In the conflicts in Iraq and Afghanistan, our soldiers are facing the worst conditions since the beginning of the war.
They face extended tours of duty from 12 to 15 months, repeated tours of duty because of low recruitment numbers, an enemy whose sole purpose is not to win but die for their cause, and constant 120-degree heat.
These are not normal fighting conditions and probably not what they signed up for.
According to the Washington Post on Aug. 17, the main reason many of these soldiers are committing suicide stems from failed marriages and relationships.
The Post goes on to report extended tours in violent warfare, additional tours and general lack of soldier counseling as the main catalysts behind the failed relationships.
Put simply, soldiers are simply unaware of the extent to which the war is affecting them.
We can all agree the strain soldiers experience is the ultimate test of how much the human body and mind can take.
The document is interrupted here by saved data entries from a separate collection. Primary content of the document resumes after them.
==> config.mk <==
export PLATFORM = sky130hd
export DESIGN_NAME = sampleArbiter
export DESIGN_NICKNAME = d
export VERILOG_FILES = /design/src/rtl/flacCfgPkg.sv /design/src/rtl/flacTypesPkg.sv /design/src/rtl/sampleArbiter.sv
export SDC_FILE = /design/constraint.sdc
export NUM_CORES = 1
export LEC_CHECK = 0
export BUFFER_PORTS_ARGS = -buffer_cell sky130_fd_sc_hd__buf_4
export CORE_MARGIN = 5
export CORE_UTILIZATION = 25
export DETAILED_ROUTE_END_ITERATION = 10
export GPL_ROUTABILITY_DRIVEN = 0
export PLACE_DENSITY = 0.57
export SYNTH_ARGS = -nofsm -noshare
export SYNTH_HDL_FRONTEND = slang
export SYNTH_SLANG_ARGS = --single-unit
==> constraint.sdc <==
create_clock -name iClock -period 1.5 [get_ports iClock]
set_input_delay 0.15 -clock iClock [delete_from_list [all_inputs] [get_ports iClock]]
set_output_delay 0.15 -clock iClock [all_outputs]
set_load 0.01 [all_outputs]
Soldiers put their lives on the line, and many have regrettably lost their lives in combat.
Their tremendous sacrifice will never be forgotten because of the bravery they displayed. But losing soldiers who could have been helped is an entirely different story. The Independent, a London-based newspaper, reported on Aug. 17 that the army’s resources are being spread too thin.
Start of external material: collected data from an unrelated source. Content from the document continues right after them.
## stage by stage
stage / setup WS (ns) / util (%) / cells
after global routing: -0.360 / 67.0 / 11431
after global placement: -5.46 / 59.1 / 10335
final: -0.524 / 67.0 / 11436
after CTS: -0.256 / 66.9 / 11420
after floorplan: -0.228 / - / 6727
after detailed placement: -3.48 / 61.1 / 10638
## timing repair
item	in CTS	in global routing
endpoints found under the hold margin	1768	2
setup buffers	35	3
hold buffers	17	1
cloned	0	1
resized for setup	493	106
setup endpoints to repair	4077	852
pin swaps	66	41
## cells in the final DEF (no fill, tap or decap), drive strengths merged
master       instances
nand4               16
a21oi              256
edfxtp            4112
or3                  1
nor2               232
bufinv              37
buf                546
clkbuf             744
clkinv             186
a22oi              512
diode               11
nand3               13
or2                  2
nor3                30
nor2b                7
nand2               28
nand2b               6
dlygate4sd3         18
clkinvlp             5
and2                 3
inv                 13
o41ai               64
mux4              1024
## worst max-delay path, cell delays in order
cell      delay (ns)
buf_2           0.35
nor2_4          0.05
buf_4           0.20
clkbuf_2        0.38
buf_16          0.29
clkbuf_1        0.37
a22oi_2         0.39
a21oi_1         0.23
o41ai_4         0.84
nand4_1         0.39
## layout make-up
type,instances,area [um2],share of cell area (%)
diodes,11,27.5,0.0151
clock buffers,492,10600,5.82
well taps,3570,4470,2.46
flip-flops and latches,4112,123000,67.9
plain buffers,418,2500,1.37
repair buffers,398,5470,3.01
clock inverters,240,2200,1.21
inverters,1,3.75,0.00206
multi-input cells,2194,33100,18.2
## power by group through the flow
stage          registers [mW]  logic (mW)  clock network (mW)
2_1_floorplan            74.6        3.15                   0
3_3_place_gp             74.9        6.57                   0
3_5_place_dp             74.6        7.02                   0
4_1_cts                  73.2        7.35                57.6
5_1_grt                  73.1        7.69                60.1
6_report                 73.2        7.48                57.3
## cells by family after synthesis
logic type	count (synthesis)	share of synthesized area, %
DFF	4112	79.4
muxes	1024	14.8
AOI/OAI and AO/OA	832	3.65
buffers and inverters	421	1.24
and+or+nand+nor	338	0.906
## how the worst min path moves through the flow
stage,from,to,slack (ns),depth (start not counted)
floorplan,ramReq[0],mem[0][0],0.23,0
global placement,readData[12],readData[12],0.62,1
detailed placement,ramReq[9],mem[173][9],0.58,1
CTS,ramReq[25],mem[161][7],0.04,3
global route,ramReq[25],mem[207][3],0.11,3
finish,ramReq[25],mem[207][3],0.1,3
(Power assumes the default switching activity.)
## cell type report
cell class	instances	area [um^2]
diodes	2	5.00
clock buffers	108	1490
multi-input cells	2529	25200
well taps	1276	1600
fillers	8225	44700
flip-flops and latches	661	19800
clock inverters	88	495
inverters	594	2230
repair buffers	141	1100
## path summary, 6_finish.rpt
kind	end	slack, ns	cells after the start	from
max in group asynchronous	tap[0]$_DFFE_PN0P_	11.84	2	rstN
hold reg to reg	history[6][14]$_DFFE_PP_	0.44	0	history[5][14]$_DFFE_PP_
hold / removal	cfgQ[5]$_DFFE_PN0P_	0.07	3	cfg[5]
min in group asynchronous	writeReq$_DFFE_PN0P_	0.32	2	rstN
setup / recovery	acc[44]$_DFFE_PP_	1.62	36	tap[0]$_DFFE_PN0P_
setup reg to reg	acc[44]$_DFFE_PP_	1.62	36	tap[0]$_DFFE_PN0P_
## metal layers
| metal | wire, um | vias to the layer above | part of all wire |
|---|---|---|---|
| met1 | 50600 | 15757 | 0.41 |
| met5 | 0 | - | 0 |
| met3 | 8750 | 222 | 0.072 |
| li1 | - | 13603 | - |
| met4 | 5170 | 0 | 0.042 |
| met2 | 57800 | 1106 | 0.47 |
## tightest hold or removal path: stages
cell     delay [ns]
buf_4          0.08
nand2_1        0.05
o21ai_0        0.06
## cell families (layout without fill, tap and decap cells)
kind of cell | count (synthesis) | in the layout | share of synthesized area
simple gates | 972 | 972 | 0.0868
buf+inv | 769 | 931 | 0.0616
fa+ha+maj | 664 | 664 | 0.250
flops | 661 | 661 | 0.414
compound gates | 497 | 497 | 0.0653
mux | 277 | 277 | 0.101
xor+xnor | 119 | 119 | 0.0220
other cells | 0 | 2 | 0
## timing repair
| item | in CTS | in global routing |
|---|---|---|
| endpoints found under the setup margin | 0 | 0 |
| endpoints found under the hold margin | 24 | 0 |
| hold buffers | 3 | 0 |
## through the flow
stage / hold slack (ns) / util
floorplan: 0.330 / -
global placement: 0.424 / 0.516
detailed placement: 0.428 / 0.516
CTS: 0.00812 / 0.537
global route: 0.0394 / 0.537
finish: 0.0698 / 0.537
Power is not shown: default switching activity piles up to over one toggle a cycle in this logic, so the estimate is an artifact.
As the largest branch of the military, the army is complaining because of the extended deployments for combat troops.
The army also has been scrutinized for not providing enough help to soldiers, both in combat and when they return home.
The Washington Post also made another observation about the suicides-62 percent of the 99 people that committed suicide last year had served, or were serving, in areas of heavy violence.
The army is trying to combat this stress by increasing the number of military psychiatrists by 25 percent this year and training troops to recognize signs of extreme mental stress in themselves.
With this information, they can seek help if certain symptoms manifest themselves.
Once again, the military isn’t getting what it needs to treat the strains caused by the current warfare. It doesn’t have enough resources to deal with this extremely difficult hand.
Whether a person disagrees or agrees with the current war should not be the first issue in resolving this problem. The first response should be, “How do we help those with no choice but to stay and fight? How do we take care of the bravest and finest this country has to offer?”
The Post said this year alone the army has confirmed 44 suicides, with 27 committed in combat zones.
There are small ways we can help. Many of us have friends or family members stationed oversees or in training.
Write them a letter, send an e-mail and somehow offer support and remind them they have people who care about them.
If you don’t know someone serving, get online and find a way to start sending letters directly to troops.
It might be time to find a new way to “support our troops,” and we better do it now.